Records contained in a dataset:
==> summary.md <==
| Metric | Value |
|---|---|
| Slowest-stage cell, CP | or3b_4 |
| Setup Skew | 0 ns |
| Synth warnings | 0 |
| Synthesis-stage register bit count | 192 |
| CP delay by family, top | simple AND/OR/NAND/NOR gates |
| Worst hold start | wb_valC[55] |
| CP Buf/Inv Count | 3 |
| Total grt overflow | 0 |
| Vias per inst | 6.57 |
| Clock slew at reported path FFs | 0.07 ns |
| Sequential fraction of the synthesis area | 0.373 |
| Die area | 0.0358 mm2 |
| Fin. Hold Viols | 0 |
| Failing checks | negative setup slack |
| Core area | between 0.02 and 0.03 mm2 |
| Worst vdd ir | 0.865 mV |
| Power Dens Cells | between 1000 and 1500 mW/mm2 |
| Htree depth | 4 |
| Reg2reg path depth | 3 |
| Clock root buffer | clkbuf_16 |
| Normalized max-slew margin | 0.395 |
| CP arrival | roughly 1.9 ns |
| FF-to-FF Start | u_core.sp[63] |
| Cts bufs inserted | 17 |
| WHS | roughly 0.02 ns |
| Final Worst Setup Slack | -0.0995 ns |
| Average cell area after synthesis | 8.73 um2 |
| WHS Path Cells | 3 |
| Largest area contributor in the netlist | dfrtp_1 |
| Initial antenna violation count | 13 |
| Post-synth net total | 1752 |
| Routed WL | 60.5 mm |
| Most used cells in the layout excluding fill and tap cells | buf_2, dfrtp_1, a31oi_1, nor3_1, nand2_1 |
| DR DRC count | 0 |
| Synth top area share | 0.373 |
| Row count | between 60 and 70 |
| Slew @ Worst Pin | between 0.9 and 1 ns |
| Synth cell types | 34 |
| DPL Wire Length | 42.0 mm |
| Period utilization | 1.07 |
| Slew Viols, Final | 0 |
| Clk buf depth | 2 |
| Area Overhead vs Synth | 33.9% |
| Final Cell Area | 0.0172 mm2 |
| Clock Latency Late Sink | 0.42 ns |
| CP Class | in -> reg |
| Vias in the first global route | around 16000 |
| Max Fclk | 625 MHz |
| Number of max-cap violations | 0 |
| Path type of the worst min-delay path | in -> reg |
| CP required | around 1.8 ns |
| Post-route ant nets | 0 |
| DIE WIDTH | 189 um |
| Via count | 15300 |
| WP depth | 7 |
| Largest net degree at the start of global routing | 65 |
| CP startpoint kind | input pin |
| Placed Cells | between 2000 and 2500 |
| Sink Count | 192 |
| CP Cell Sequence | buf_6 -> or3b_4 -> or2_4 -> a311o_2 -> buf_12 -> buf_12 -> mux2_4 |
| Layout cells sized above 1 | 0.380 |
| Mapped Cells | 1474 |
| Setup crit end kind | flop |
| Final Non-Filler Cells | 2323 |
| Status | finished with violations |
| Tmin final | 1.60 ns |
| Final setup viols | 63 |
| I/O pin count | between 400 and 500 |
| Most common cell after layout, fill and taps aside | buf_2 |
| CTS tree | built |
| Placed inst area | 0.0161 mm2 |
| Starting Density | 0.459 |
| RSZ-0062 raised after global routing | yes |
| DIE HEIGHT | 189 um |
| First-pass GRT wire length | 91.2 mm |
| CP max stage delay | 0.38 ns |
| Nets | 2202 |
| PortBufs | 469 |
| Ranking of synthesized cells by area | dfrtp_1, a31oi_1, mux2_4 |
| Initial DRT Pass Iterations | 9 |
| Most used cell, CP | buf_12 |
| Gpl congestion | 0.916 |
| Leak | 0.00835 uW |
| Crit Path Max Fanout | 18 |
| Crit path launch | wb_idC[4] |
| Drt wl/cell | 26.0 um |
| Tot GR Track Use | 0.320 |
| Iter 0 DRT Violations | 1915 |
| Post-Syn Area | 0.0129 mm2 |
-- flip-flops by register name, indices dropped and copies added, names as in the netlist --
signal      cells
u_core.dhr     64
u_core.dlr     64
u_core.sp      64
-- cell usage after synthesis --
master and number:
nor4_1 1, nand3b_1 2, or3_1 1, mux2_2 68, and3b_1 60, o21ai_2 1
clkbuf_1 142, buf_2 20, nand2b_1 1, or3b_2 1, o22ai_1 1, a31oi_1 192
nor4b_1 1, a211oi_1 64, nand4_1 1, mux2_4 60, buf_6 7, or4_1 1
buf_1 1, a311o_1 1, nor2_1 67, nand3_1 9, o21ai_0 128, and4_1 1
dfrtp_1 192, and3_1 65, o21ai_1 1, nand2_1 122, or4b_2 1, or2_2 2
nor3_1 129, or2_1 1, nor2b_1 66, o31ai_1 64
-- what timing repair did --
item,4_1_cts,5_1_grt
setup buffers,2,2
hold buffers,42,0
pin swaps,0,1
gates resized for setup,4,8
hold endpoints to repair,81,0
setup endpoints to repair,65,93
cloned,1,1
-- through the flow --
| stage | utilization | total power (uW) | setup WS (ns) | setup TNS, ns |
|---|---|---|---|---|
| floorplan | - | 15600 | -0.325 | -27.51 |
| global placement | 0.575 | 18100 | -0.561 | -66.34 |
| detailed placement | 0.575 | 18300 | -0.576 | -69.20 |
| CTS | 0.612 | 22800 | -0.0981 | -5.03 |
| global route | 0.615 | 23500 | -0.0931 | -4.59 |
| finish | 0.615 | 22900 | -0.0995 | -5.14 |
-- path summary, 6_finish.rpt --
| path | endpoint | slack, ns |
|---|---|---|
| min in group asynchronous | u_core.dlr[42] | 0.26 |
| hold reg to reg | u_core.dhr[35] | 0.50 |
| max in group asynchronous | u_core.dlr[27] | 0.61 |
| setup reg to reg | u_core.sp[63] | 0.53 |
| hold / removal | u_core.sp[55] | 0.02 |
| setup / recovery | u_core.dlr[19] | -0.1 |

> WORK REQUIRED: Beginning at the top of the data, please return every line until and including the line containing "negative setup slack |", copied exactly, and nothing past it.

> OUTPUT OF THE TASK:
==> summary.md <==
| Metric | Value |
|---|---|
| Slowest-stage cell, CP | or3b_4 |
| Setup Skew | 0 ns |
| Synth warnings | 0 |
| Synthesis-stage register bit count | 192 |
| CP delay by family, top | simple AND/OR/NAND/NOR gates |
| Worst hold start | wb_valC[55] |
| CP Buf/Inv Count | 3 |
| Total grt overflow | 0 |
| Vias per inst | 6.57 |
| Clock slew at reported path FFs | 0.07 ns |
| Sequential fraction of the synthesis area | 0.373 |
| Die area | 0.0358 mm2 |
| Fin. Hold Viols | 0 |
| Failing checks | negative setup slack |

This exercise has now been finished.